No, there is aggression. There is -- when commodity prices have softened, we held on to our prices. We tried to do our own cost reduction programs. So we retained all of them. And that's why you're seeing a very healthy profitability on the standard loan books. So that is something that's going to erode.

But I think we should be able to more than make up for it on 2 dimensions. One is the top line growth that I talked about in India, which we are very confident about. And the other is we have institutionalized an ongoing material cost reduction program at least to the extent of 1% to 1.5% on our revenue. So that's going to continue to give some benefit to us in the bottom line.

K
Kamlesh Kotak
analyst

The next question is from the line of Mr. Harshit.

H
Harshit Patel
analyst

Sir, my first question is our growth of close to 6% in the first 9 months of FY '24 for the compressors business. Could you broadly bifurcate that between volume and price since you have mentioned that we have held on to prices? So I believe the majority of the growth would have come from volumes only. Would that be the right understanding?

J
Jairam Varadaraj
executive

I think majority of its volume growth shipped because the pricing we have already realized it last year. So we have -- we got the benefit of better pricing last year. So since then, we have not really increased our prices.

H
Harshit Patel
analyst

And this would be the case for both India as well as rest of the world. Because I believe if I remember rightly, there was some lag in the realization of those higher pricing levels when it comes to the overseas market. So would there be still some component that we would have realized in FY '24? Or that process would have got completed by FY '23?

J
Jairam Varadaraj
executive

I think we've done most of it. India, to the fullest extent, we've got -- we didn't do any pricing. Most of it is volume. As far as Europe is concerned, Europe and the U.S. is concerned, it is -- there was a lag for maybe a couple of quarters. We had to eat out our inventory, and then we are now back to volume.

H
Harshit Patel
analyst

Just as a response to the previous participant's question. You mentioned that the margins were healthy at the standalone level because we have been able to hold on to our prices. But you mentioned that it could erode. So do you see a possibility that we might have to rationalize the prices a little bit? Or we will still keep on going with the current pricing structure?

J
Jairam Varadaraj
executive

So there is an expectation that annually, there will be some increases in inflation based commodity prices, right? Considering that you know we have increased our prices much more the what the earlier commodity prices are. We will take possibly a competitive call of not increasing our prices if there is an inflation rate commodity. That's what I meant by possible erosion. I'm not saying it will definitely happen, right?
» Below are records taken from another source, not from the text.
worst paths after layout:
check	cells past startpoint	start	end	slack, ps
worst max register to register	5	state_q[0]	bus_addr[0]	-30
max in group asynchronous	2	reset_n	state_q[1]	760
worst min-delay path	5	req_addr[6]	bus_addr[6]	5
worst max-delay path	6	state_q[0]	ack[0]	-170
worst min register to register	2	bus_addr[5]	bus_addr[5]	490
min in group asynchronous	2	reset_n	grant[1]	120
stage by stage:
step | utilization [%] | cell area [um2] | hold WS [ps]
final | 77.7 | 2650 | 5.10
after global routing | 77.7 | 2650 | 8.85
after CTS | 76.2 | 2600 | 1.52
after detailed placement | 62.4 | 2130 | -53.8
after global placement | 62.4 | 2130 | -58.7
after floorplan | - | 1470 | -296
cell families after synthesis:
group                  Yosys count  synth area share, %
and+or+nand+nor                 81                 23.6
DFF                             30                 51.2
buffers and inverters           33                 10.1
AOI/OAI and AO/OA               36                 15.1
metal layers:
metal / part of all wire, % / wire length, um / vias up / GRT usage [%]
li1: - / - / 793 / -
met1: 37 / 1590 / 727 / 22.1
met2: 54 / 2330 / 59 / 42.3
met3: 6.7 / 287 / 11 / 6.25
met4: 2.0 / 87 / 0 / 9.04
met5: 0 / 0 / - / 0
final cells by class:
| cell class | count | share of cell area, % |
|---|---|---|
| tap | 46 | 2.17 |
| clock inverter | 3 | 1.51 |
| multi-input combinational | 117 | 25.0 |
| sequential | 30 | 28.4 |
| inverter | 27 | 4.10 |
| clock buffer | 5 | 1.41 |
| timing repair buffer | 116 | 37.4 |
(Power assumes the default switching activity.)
## config.mk

```make
export PLATFORM = sky130hd
export DESIGN_NAME = multi_zone_temp_ctrl
export DESIGN_NICKNAME = d
export VERILOG_FILES = /design/src/rtl/multi_zone_temp_pkg.sv /design/src/rtl/multi_zone_temp_ctrl_zone.sv /design/src/rtl/multi_zone_temp_ctrl.sv
export SDC_FILE = /design/constraint.sdc
export NUM_CORES = 1
export LEC_CHECK = 0
export ABC_AREA = 1
export BUFFER_PORTS_ARGS = -buffer_cell sky130_fd_sc_hd__buf_2
export CAP_MARGIN = 5
export CORE_MARGIN = 5
export CORE_UTILIZATION = 45
export DETAILED_ROUTE_END_ITERATION = 8
export PLACE_DENSITY_LB_ADDON = 0.05
export SLEW_MARGIN = 5
export SYNTH_ARGS = -nofsm -noshare
export SYNTH_HDL_FRONTEND = slang
export SYNTH_SLANG_ARGS = --single-unit
```

## constraint.sdc

```tcl
create_clock -name clk -period 17.5 [get_ports clk]
set_clock_uncertainty 0.15 [all_clocks]
set_input_delay 1.75 -clock clk [delete_from_list [all_inputs] [get_ports clk]]
set_output_delay 1.75 -clock clk [all_outputs]
set_load 0.01 [all_outputs]
```

## src/rtl/multi_zone_temp_pkg.sv

```systemverilog
// Shared definitions for the multi-zone temperature controller.
//   zone_state_t : per-zone FSM state (IDLE, HEAT, COOL, LOCKOUT)
//   cnt_w        : width needed for a counter that must reach a given value
//   sat_sub      : a - b, clamped at 0
//   sat_add      : a + b, clamped at 2^w - 1
// The threshold helpers work on 32-bit values, so temperatures up to 31
// bits wide always keep the carry/borrow bit.
package multi_zone_temp_pkg;

  typedef enum logic [1:0] {
    ZS_IDLE    = 2'd0,
    ZS_HEAT    = 2'd1,
    ZS_COOL    = 2'd2,
    ZS_LOCKOUT = 2'd3
  } zone_state_t;

  function automatic int cnt_w(input int max_val);
    return (max_val < 1) ? 1 : $clog2(max_val + 1);
  endfunction

  function automatic logic [31:0] sat_sub(input logic [31:0] a, input logic [31:0] b);
    return (a > b) ? (a - b) : 32'd0;
  endfunction

  function automatic logic [31:0] sat_add(input logic [31:0] a, input logic [31:0] b,
                                          input int w);
    logic [32:0] sum;
    logic [32:0] lim;
    sum = {1'b0, a} + {1'b0, b};
    lim = (33'd1 << w) - 33'd1;
    return (sum > lim) ? lim[31:0] : sum[31:0];
  endfunction

endpackage

```

## src/rtl/multi_zone_temp_ctrl_zone.sv

```systemverilog
// tc_zone_fsm: one temperature zone. It computes the hysteresis thresholds,
// raises a request toward the shared budget arbiter and runs the
// IDLE/HEAT/COOL/LOCKOUT state machine with its on/off (and optional
// watchdog run) counters.
// Optional feature macro: ATC_WATCHDOG_EN (run counter and sticky fault).
// Ports:
//   clk, reset         clock, synchronous active-low reset
//   en                 zone enable
//   current_temp       measured temperature
//   desired_temp       set point
//   temp_tolerance     hysteresis half-band
//   fault_clr          clears a latched watchdog fault
//   grant              budget slot granted this cycle
//   req                zone wants a slot
//   heater_on          heater drive (state HEAT)
//   cooler_on          cooler drive (state COOL)
//   fault              sticky watchdog fault
//   state              current FSM state (debug / active counting)
//
// Request/grant: req is combinational from registered state and the current
// inputs, and is only high in IDLE. The arbiter may assert grant only in a
// cycle where req is high; a grant is consumed at that same clock edge and
// there is no holding of either signal across cycles.
module tc_zone_fsm
  import multi_zone_temp_pkg::*;
#(
  parameter int TEMP_W  = 8,
  parameter int TOL_W   = 4,
  parameter int MIN_ON  = 8,
  parameter int MIN_OFF = 6,
  parameter int MAX_RUN = 4096
) (
  input  logic              clk,
  input  logic              reset,
  input  logic              en,
  input  logic [TEMP_W-1:0] current_temp,
  input  logic [TEMP_W-1:0] desired_temp,
  input  logic [TOL_W-1:0]  temp_tolerance,
  input  logic              fault_clr,
  input  logic              grant,
  output logic              req,
  output logic              heater_on,
  output logic              cooler_on,
  output logic              fault,
  output zone_state_t       state
);

  localparam int ON_W  = cnt_w(MIN_ON);
  localparam int OFF_W = cnt_w(MIN_OFF);
  localparam logic [ON_W-1:0]  ON_LIM  = ON_W'(MIN_ON);
  localparam logic [OFF_W-1:0] OFF_LIM = OFF_W'(MIN_OFF);

  zone_state_t      state_n;
  logic [ON_W-1:0]  on_cnt, on_n;
  logic [OFF_W-1:0] off_cnt, off_n;
  logic [31:0]      cur, des, lo, hi;
  logic             want_heat, want_cool, on_sat, done, trip;

  assign cur = 32'(current_temp);
  assign des = 32'(desired_temp);
  assign lo  = sat_sub(des, 32'(temp_tolerance));
  assign hi  = sat_add(des, 32'(temp_tolerance), TEMP_W);

  assign want_heat = cur < lo;
  assign want_cool = cur > hi;
  assign req       = (state == ZS_IDLE) && en && !fault && (want_heat || want_cool);

  assign heater_on = (state == ZS_HEAT);
  assign cooler_on = (state == ZS_COOL);

  // A run may only end normally once it has been on for MIN_ON cycles and the
  // zone has reached (not merely entered the band around) the set point.
  assign on_sat = (on_cnt >= ON_LIM);
  assign done   = on_sat && ((heater_on && cur >= des) || (cooler_on && cur <= des));

  always_ff @(posedge clk) begin
    if (!reset) begin
      state   <= ZS_IDLE;
      on_cnt  <= '0;
      off_cnt <= '0;
    end else begin
      state   <= state_n;
      on_cnt  <= on_n;
      off_cnt <= off_n;
    end
  end

  always_comb begin
    state_n = state;
    on_n    = on_cnt;
    off_n   = off_cnt;
    case (state)
      ZS_IDLE: begin
        if (grant && want_heat) begin
          state_n = ZS_HEAT;
          on_n    = ON_W'(1);
        end else if (grant && want_cool) begin
          state_n = ZS_COOL;
          on_n    = ON_W'(1);
        end
      end
      ZS_HEAT, ZS_COOL: begin
        // Disable overrides MIN_ON; every exit passes through LOCKOUT so a
        // direct heat/cool reversal cannot happen.
        if (!en || done || trip) begin
          state_n = ZS_LOCKOUT;
          off_n   = OFF_W'(1);
        end else if (!on_sat) begin
          on_n = on_cnt + 1'b1;
        end
      end
      ZS_LOCKOUT: begin
        if (off_cnt >= OFF_LIM) begin
          state_n = ZS_IDLE;
        end else begin
          off_n = off_cnt + 1'b1;
        end
      end
      default: state_n = ZS_IDLE;
    endcase
  end

`ifdef ATC_WATCHDOG_EN
  localparam int RUN_W = cnt_w(MAX_RUN);
  localparam logic [RUN_W-1:0] RUN_LIM = RUN_W'(MAX_RUN);

  logic [RUN_W-1:0] run_cnt;

  // A run that ends normally on the same edge is not a watchdog trip.
  assign trip = (heater_on || cooler_on) && en && !done && (run_cnt >= RUN_LIM);

  always_ff @(posedge clk) begin
    if (!reset) begin
      run_cnt <= '0;
      fault   <= 1'b0;
    end else begin
      if (heater_on || cooler_on) begin
        if (run_cnt != RUN_LIM) run_cnt <= run_cnt + 1'b1;
      end else begin
        run_cnt <= grant ? RUN_W'(1) : '0;
      end
      // A trip in the same cycle as a clear leaves the fault set.
      if (trip) begin
        fault <= 1'b1;
      end else if (fault_clr) begin
        fault <= 1'b0;
      end
    end
  end
`else
  assign trip = 1'b0;

  // Without the watchdog nothing can set the fault, so it stays at its reset
  // value of 0 and a clear pulse has no visible effect.
  always_ff @(posedge clk) begin
    if (!reset) begin
      fault <= 1'b0;
    end else if (fault_clr || (MAX_RUN < 1)) begin
      fault <= 1'b0;
    end
  end
`endif

endmodule

```

## src/rtl/multi_zone_temp_ctrl.sv

```systemverilog
// multi_zone_temp_ctrl: NUM_ZONES heater/cooler pairs with hysteresis,
// minimum on/off dwell and a shared power budget of MAX_ACTIVE simultaneous
// actuators granted round-robin.
// Optional feature macro: ATC_WATCHDOG_EN (per-zone run watchdog, MAX_RUN).
// Ports:
//   clk            system clock (rising edge)
//   reset          synchronous active-low reset
//   zone_en        per-zone enable
//   current_temp   packed temperatures, zone i at [i*TEMP_W +: TEMP_W]
//   desired_temp   packed set points, same layout
//   temp_tolerance hysteresis band shared by all zones
//   fault_clr      per-zone fault clear pulse
//   heater_on      per-zone heater drive
//   cooler_on      per-zone cooler drive
//   zone_fault     per-zone sticky watchdog fault
//   active_cnt     number of zones currently in HEAT or COOL
module multi_zone_temp_ctrl
  import multi_zone_temp_pkg::*;
#(
  parameter int NUM_ZONES  = 4,
  parameter int TEMP_W     = 8,
  parameter int TOL_W      = 4,
  parameter int MIN_ON     = 8,
  parameter int MIN_OFF    = 6,
  parameter int MAX_ACTIVE = 2,
  parameter int MAX_RUN    = 4096
) (
  input  logic                          clk,
  input  logic                          reset,
  input  logic [NUM_ZONES-1:0]          zone_en,
  input  logic [NUM_ZONES*TEMP_W-1:0]   current_temp,
  input  logic [NUM_ZONES*TEMP_W-1:0]   desired_temp,
  input  logic [TOL_W-1:0]              temp_tolerance,
  input  logic [NUM_ZONES-1:0]          fault_clr,
  output logic [NUM_ZONES-1:0]          heater_on,
  output logic [NUM_ZONES-1:0]          cooler_on,
  output logic [NUM_ZONES-1:0]          zone_fault,
  output logic [$clog2(NUM_ZONES+1)-1:0] active_cnt
);

  localparam int AW  = $clog2(NUM_ZONES + 1);
  localparam int PW  = (NUM_ZONES > 1) ? $clog2(NUM_ZONES) : 1;
  localparam int PW1 = PW + 1;

  logic [NUM_ZONES-1:0] req, grant, active;
  zone_state_t          zone_state [NUM_ZONES];
  logic [PW-1:0]        rr, rr_n, idx;
  logic [PW1-1:0]       pos, nxt;
  logic [AW-1:0]        cnt_sum, free, n_granted;

  for (genvar g = 0; g < NUM_ZONES; g++) begin : g_zone
    tc_zone_fsm #(
      .TEMP_W (TEMP_W),
      .TOL_W  (TOL_W),
      .MIN_ON (MIN_ON),
      .MIN_OFF(MIN_OFF),
      .MAX_RUN(MAX_RUN)
    ) u_zone (
      .clk           (clk),
      .reset         (reset),
      .en            (zone_en[g]),
      .current_temp  (current_temp[g*TEMP_W +: TEMP_W]),
      .desired_temp  (desired_temp[g*TEMP_W +: TEMP_W]),
      .temp_tolerance(temp_tolerance),
      .fault_clr     (fault_clr[g]),
      .grant         (grant[g]),
      .req           (req[g]),
      .heater_on     (heater_on[g]),
      .cooler_on     (cooler_on[g]),
      .fault         (zone_fault[g]),
      .state         (zone_state[g])
    );
    assign active[g] = (zone_state[g] == ZS_HEAT) || (zone_state[g] == ZS_COOL);
  end

  // Counted from registered zone states, so a slot freed at this edge only
  // becomes available to the arbiter on the following edge.
  always_comb begin
    cnt_sum = '0;
    for (int i = 0; i < NUM_ZONES; i++) begin
      cnt_sum = cnt_sum + AW'(active[i]);
    end
  end

  assign active_cnt = cnt_sum;
  assign free       = AW'(MAX_ACTIVE) - cnt_sum;

  // Scan zones starting at the round-robin pointer, wrapping once, and grant
  // requesters until the free slots are used up. The pointer lands one past
  // the last zone granted this cycle.
  always_comb begin
    grant     = '0;
    rr_n      = rr;
    n_granted = '0;
    pos       = '0;
    nxt       = '0;
    idx       = '0;
    for (int i = 0; i < NUM_ZONES; i++) begin
      pos = {1'b0, rr} + PW1'(i);
      if (pos >= PW1'(NUM_ZONES)) pos = pos - PW1'(NUM_ZONES);
      idx = pos[PW-1:0];
      if (req[idx] && (n_granted < free)) begin
        grant[idx] = 1'b1;
        n_granted  = n_granted + 1'b1;
        nxt        = pos + 1'b1;
        rr_n       = (nxt == PW1'(NUM_ZONES)) ? '0 : nxt[PW-1:0];
      end
    end
  end

  always_ff @(posedge clk) begin
    if (!reset) begin
      rr <= '0;
    end else begin
      rr <= rr_n;
    end
  end

endmodule

```

==> impl_metrics.json <==
{
  "areaGrowthSynthToFinish_pct": 9.23,
  "drt_first_iter_violations": 357,
  "synth_top_family_by_area": "simple AND/OR/NAND/NOR gates",
  "yosysWarnings": 0,
  "io_pins": 93,
  "peakVddDrop_mv": 0.0977,
  "ctsHoldBuffers": 0,
  "synth_cell_type_count": 46,
  "status": "completed",
  "cpPeakStageDelay_ps": 400,
  "power.density_nw_per_um2": 131,
  "viasPerCell": 5.07,
  "place_hpwl_um": 16200,
  "crit_slowest_cell": "a31oi_1",
  "die_h_um": 139,
  "dr.max_layer_used": "met4",
  "clock_sinks": 38,
  "cts_tree": "yes",
  "period_needed_ps": 8280,
  "fin_util_pct": 49.9,
  "clk_pin_slew_worst_paths_ps": 60,
  "fillCellCount": 1756,
  "required_ps": 17480,
  "mostFrequentLayoutCell": "nand2_1",
  "wire_per_inst_um": 13.0,
  "wl_met2_um": 8180,
  "dr.pass1.iters": 6,
  "synthCells": 1165,
  "nets": 1492,
  "cts_buffers": 5,
  "die_x_um": 139,
  "cts_buffer_depth": 2,
  "endpoint_kind": "register",
  "avgSynthCellArea_um2": 6.45,
  "antenna_cells": 0,
  "grt_pass1_wl_um": 31400,
  "grt.total_usage_pct": 19.0,
  "dp_cells": 1448,
  "start_util_pct": 45.7,
  "clock_latency_ps": 280,
  "drc_errors": 0,
  "finalSetupViolations": 0,
  "wirelength_um": 19000,
  "synth_edf_count": 0,
  "worstMarginPinSlew_ps": 805,
  "yosysSeqAreaShare_pct": 10.1,
  "synthAdderAreaFrac_pct": 30.8,
  "routedLengthMet1_um": 9840,
  "antenna_found_initial": 0,
  "maxCapViolCount": 0,
  "hold_class": "reg2reg",
  "gr-total-overflow": 0,
  "fmax_ghz": 0.121,
  "met3_length_um": 713,
  "synth.area.top_cells": "ha_1 28%, nand2_1 12%, dfxtp_1 10%",
  "gp_congestion": 0.889,
  "grt_pass1_vias": 6577,
  "drtAntennaViolNets": 0,
  "multi_input_area_um2": 5920,
  "coreArea_um2": 16500,
  "synthArstFlopShare_pct": 0,
  "crit_fanout": 12,
  "synthMuxAreaShare_pct": 0,
  "path_buf_inv": 5,
  "layout_common_cells": "245 x nand2_1, 170 x inv_1, 169 x ha_1",
  "synth-main-ff-cell": "dfxtp_1",
  "yosys.area.top_type": "ha_1",
  "cp_common_cell": "nand2_1",
  "htreeDepth": 2,
  "arrival_ps": 8270,
  "drv_slew": 0,
  "drive_gt1_share_pct": 13.3,
  "finalCritPeriodShare_pct": 47.3,
  "hold_violations": 0,
  "critPathKind": "in2reg",
  "cts-root-buf": "clkbuf_16",
  "setup_tns_ps": 0,
  "relSlewSlack_pct": 46.3,
  "synth-seq-cells": 38,
  "crit_path_start_kind": "primary input",
  "instances_no_fill": 1456,
  "synth_compound_area_share_pct": 15.4,
  "yosysTopAreaCellShare_pct": 28.1,
  "portBuffers": 84,
  "synth_simple_gate_area_share_pct": 32.0,
  "rsz0062_at_grt": "no",
  "synth.cell_area_um2": 7520,
  "cts_resized": 0,
  "synth_xor_area_share_pct": 0.349,
  "cts_setup_buffers": 0,
  "path_delay_family": "simple AND/OR/NAND/NOR gates",
  "p_leak_nw": 4.37,
  "grt_max_degree": 23,
  "die_area_um2": 19400,
  "vias": 7387,
  "rows": 47,
  "regArea_um2": 761
}
-- synth_stat cells (13+ instances only) --
library cell  number
nand2_1          245
inv_1            170
ha_1             169
nor2_1           117
a21oi_1           99
nand3_1           89
o21ai_0           48
dfxtp_1           38
or2_2             18
nand2_2           17
buf_4             15
inv_2             14
nand4_1           13
-- worst min-delay path: stages (launching register included) --
cell and delay (ps):
dfxtp_1 310, inv_1 50, a21oi_1 50
-- registers in the layout, summed over array words and instances (netlist names) --
register	count
g_zone.u_zone.off_cnt	12
g_zone.u_zone.on_cnt	16
g_zone.u_zone.state	8
rr	2
-- power breakdown --
part	switching, mW	internal (mW)
combinational	0.558	0.301
clock	0.0352	0.0565
sequential	0.0176	0.108
total	0.610	0.465
-- logic make-up after synthesis --
logic type / after synthesis
compound gates: 202
simple gates: 534
flops: 38
buf+inv: 208
other cells: 1
fa+ha+maj: 179
xor+xnor: 3
-- layout make-up --
| type | instances | area share, % |
|---|---|---|
| clock inverters | 1 | 0.0609 |
| flip-flops and latches | 38 | 9.26 |
| inverters | 184 | 8.41 |
| well taps | 220 | 3.35 |
| clock buffers | 7 | 1.74 |
| multi-input cells | 922 | 72.1 |
| repair buffers | 84 | 5.12 |
-- final timing paths --
check,start,to,slack [ps],cells past startpoint
worst max-delay path,temp_tolerance[3],g_zone[2].u_zone.on_cnt[0],9220,40
worst min-delay path,g_zone[3].u_zone.on_cnt[3],g_zone[3].u_zone.on_cnt[3],310,2
worst min register to register,g_zone[3].u_zone.on_cnt[3],g_zone[3].u_zone.on_cnt[3],310,2
worst max register to register,g_zone[3].u_zone.state[0],g_zone[2].u_zone.on_cnt[0],11360,29
-- stage by stage --
stage | instance area, um2 | total power [mW] | hold slack, ps | setup WS (ps)
CTS | 8210 | 1.08 | 311 | 9230
finish | 8210 | 1.08 | 308 | 9220
detailed placement | 8070 | 0.983 | 303 | 8960
global route | 8210 | 1.22 | 339 | 8410
global placement | 8070 | 0.984 | 300 | 8980
floorplan | 7530 | 0.815 | 276 | 10260
-- layer usage --
layer  vias up  global-route usage, %
li1       3988                      -
met1      3243                   27.9
met2       137                   30.3
met3        19                   2.57
met4         0                   3.19
met5         -                      0
Power figures use the tool's default switching activity.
But we are -- like I said, we are also looking at an ongoing material cost reduction program, which is through a structured program of better sourcing, better in value engineering, alternate materials. So that should help us a little bit. So net-net, I don't see a major issue. But on the outside chance that there is an inflation driven commodity price increase and we are not able to pass it on or we don't want to pass it on for competitive reasons, that could be an erosion.

H
Harshit Patel
analyst

Understood. Sure. Secondly, has there been any change in the market share structure in India in the past 2, 2.5 years? Because we have seen Ingersoll Rand growing at a very fast pace. Apart from that, also, has there been any change in the type of compressors used for various end user industries?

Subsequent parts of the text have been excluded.